TASK ITEM:
Below are records; how many of their lines hold the string "differences"? Reply with nothing but the number.

SOURCE MATERIAL:

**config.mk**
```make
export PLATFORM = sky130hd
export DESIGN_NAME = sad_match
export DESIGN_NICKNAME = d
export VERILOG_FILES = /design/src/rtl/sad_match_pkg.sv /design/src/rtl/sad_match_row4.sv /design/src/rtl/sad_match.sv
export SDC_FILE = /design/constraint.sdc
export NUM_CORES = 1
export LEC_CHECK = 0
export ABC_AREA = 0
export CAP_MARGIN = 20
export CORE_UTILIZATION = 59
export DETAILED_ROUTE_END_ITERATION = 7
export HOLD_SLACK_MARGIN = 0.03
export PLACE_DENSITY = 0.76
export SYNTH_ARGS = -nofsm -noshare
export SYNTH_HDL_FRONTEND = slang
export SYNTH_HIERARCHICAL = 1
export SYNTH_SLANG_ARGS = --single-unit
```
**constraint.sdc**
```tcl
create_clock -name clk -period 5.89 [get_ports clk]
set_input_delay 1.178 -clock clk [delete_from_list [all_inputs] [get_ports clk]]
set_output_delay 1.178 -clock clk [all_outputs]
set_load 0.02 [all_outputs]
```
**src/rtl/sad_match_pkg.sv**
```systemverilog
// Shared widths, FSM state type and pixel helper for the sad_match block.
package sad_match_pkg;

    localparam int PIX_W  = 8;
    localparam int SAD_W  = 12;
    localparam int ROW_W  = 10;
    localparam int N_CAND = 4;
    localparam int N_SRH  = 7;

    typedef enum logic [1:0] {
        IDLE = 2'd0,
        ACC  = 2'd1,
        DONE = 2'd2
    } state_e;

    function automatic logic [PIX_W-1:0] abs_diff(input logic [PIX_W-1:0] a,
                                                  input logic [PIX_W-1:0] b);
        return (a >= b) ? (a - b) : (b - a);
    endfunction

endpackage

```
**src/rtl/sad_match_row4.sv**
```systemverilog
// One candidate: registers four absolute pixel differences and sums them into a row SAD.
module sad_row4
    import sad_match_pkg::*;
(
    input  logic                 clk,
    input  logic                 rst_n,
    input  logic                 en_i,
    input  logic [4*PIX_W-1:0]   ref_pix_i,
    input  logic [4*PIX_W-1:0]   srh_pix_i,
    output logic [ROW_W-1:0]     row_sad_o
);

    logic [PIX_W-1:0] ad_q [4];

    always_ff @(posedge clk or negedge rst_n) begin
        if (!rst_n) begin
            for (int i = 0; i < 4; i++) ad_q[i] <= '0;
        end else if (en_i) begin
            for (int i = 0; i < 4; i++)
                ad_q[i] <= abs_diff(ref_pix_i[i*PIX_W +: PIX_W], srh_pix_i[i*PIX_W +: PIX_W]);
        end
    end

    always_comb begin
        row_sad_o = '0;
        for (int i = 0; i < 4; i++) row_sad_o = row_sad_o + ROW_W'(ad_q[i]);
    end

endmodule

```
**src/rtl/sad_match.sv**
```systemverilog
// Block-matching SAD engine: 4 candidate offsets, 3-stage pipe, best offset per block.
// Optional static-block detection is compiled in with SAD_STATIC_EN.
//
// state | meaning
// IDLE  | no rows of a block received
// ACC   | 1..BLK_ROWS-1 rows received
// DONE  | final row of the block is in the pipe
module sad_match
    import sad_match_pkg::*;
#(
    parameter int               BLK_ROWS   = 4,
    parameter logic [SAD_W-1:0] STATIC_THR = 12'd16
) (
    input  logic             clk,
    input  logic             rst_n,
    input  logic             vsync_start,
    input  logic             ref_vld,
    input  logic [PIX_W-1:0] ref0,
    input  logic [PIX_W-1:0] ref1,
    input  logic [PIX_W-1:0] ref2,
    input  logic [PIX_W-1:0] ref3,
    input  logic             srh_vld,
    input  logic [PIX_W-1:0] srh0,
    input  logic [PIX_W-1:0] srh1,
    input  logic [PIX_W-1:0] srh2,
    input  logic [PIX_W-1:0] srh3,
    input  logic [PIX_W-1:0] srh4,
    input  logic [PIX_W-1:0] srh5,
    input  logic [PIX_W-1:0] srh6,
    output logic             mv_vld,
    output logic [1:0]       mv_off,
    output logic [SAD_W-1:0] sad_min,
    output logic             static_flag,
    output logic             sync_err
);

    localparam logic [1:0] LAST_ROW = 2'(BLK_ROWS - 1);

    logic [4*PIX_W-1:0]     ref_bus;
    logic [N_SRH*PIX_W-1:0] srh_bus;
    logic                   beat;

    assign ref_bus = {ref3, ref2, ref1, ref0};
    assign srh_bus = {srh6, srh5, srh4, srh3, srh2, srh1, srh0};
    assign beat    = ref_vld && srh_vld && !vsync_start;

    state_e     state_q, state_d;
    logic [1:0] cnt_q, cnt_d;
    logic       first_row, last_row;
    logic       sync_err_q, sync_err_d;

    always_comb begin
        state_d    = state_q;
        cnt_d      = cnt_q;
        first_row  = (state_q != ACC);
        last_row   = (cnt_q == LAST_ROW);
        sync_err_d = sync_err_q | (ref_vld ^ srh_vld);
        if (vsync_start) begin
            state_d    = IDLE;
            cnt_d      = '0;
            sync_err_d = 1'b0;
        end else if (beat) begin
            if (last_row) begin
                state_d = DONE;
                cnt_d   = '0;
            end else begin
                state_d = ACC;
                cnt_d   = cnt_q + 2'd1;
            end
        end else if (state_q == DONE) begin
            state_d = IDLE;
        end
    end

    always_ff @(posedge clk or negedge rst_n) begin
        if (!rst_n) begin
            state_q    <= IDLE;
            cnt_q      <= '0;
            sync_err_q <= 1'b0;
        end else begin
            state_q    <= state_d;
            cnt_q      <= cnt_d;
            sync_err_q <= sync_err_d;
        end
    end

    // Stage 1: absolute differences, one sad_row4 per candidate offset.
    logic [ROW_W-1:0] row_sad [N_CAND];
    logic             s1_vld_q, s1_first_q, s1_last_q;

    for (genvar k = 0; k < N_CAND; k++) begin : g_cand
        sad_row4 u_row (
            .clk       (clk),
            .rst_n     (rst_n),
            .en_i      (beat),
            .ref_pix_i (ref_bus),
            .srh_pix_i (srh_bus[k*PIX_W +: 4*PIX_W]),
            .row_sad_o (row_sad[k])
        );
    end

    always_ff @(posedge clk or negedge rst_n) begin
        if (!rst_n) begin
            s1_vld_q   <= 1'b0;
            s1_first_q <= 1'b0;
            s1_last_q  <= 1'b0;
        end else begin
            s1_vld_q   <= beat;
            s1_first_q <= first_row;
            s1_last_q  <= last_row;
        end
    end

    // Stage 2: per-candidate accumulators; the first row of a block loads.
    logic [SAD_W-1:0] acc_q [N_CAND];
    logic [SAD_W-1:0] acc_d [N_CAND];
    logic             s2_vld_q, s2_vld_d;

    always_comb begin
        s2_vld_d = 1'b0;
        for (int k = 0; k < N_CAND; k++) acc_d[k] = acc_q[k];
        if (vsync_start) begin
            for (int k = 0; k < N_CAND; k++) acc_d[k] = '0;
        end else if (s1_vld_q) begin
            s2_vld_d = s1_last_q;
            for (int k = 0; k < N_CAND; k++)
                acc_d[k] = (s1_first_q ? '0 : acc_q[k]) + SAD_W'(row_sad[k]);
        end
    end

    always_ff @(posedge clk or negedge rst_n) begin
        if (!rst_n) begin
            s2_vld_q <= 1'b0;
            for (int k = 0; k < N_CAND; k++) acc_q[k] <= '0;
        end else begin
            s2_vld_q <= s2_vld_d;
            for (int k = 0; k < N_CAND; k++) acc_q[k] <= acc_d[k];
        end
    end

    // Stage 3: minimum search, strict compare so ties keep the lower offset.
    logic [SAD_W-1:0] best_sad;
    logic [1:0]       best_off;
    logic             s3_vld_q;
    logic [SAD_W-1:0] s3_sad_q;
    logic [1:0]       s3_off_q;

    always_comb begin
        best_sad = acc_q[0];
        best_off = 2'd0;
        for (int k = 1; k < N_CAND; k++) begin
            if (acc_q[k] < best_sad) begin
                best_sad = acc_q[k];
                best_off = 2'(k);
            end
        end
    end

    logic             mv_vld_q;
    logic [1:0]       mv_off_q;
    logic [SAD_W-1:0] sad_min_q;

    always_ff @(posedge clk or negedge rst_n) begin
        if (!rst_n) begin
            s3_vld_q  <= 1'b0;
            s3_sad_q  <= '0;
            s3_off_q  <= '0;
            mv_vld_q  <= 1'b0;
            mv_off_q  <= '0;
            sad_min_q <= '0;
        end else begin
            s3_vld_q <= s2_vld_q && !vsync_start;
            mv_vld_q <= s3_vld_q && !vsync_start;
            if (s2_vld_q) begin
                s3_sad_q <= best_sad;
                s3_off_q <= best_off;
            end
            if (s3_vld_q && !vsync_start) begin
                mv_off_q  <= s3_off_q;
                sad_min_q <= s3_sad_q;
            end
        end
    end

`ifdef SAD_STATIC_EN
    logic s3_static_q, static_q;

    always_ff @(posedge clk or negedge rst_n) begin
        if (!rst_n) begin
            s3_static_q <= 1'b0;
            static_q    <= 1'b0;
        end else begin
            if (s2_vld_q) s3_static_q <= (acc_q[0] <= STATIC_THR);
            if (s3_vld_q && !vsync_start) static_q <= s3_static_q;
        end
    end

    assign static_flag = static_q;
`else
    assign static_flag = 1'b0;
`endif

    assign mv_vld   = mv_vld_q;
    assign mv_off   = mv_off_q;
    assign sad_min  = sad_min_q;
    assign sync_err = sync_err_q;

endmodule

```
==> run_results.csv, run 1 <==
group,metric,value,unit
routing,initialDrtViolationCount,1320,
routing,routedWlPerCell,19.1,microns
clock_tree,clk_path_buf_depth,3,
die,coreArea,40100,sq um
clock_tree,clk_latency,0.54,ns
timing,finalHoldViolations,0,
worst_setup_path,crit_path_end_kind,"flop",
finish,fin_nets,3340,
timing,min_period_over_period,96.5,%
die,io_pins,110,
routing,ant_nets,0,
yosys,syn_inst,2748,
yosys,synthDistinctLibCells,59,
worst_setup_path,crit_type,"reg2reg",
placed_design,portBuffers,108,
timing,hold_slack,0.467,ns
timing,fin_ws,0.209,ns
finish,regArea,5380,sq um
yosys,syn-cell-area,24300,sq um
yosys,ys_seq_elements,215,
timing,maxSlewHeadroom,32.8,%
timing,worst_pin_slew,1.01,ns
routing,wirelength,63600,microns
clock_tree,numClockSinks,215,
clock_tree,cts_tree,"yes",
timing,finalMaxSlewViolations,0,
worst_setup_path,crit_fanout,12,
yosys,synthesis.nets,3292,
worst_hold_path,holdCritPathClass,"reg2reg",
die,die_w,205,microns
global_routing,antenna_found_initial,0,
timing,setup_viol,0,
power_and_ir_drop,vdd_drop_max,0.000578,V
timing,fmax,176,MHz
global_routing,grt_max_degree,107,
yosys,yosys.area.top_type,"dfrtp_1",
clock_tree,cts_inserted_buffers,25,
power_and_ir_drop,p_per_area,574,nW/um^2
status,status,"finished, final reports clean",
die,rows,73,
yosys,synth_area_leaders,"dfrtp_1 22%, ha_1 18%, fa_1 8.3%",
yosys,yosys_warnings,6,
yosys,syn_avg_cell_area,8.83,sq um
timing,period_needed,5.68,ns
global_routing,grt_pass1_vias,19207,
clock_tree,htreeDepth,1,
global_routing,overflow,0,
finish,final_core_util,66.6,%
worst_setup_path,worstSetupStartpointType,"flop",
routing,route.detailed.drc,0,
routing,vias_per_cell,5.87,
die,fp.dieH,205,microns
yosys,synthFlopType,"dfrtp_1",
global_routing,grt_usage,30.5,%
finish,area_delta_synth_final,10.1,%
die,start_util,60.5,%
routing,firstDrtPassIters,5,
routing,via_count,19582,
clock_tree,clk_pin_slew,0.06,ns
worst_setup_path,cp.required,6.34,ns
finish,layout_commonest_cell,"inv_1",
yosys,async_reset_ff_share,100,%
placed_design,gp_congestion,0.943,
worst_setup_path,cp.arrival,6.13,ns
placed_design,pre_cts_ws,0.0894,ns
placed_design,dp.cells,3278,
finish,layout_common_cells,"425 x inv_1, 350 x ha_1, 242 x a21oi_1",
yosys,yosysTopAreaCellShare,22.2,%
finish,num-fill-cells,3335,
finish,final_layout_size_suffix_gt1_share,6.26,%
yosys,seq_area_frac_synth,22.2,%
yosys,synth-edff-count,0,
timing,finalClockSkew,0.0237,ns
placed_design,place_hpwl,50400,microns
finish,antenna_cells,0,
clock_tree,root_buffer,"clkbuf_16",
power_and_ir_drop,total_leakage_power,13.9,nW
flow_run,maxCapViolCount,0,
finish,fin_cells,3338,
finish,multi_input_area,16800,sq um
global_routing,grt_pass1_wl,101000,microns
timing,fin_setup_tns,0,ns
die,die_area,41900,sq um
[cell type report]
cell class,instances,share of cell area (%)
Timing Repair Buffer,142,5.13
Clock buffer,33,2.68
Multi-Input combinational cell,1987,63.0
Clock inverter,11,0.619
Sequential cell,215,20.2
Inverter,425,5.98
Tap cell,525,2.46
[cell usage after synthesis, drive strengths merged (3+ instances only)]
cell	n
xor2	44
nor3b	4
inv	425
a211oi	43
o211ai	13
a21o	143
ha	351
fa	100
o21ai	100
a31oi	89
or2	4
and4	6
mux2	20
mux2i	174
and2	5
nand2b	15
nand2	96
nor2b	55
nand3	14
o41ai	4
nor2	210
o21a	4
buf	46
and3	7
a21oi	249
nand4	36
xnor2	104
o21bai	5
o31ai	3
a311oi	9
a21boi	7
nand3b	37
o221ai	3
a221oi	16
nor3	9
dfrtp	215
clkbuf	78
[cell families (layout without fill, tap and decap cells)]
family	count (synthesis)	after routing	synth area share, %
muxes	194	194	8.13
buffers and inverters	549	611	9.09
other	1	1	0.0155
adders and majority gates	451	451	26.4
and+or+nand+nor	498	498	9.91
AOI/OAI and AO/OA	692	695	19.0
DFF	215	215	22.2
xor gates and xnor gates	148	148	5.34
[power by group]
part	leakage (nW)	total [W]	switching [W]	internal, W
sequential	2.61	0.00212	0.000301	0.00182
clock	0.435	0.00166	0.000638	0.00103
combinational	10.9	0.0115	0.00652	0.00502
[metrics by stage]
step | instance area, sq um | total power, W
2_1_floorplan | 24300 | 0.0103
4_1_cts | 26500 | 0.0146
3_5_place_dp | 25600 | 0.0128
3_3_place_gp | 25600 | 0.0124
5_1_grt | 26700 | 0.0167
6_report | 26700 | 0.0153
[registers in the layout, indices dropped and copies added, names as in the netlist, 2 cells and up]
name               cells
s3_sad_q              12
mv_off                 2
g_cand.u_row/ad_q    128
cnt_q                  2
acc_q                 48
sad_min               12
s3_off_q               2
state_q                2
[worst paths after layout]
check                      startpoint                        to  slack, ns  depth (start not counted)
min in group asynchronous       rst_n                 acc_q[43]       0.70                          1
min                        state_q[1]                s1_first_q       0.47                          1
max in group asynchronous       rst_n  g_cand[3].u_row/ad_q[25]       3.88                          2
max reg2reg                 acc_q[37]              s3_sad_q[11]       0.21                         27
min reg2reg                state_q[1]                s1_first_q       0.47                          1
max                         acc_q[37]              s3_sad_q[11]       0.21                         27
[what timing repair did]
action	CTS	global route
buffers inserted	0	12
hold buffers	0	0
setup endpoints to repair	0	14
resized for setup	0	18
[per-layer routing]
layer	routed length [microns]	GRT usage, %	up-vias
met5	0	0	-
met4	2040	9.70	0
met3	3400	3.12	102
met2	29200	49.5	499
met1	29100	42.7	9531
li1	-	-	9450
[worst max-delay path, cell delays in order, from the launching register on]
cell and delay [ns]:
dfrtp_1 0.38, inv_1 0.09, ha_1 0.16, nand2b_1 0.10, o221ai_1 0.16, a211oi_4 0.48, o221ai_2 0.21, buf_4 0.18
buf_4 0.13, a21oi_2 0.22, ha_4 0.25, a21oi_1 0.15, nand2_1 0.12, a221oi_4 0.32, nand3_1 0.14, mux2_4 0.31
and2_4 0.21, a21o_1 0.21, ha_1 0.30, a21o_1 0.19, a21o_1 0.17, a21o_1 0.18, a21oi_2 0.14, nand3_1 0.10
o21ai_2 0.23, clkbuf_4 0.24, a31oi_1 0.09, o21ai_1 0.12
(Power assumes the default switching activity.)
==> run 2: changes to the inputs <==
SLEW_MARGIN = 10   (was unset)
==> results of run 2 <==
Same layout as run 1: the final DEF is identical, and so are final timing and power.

RESULT OF THE TASK:
2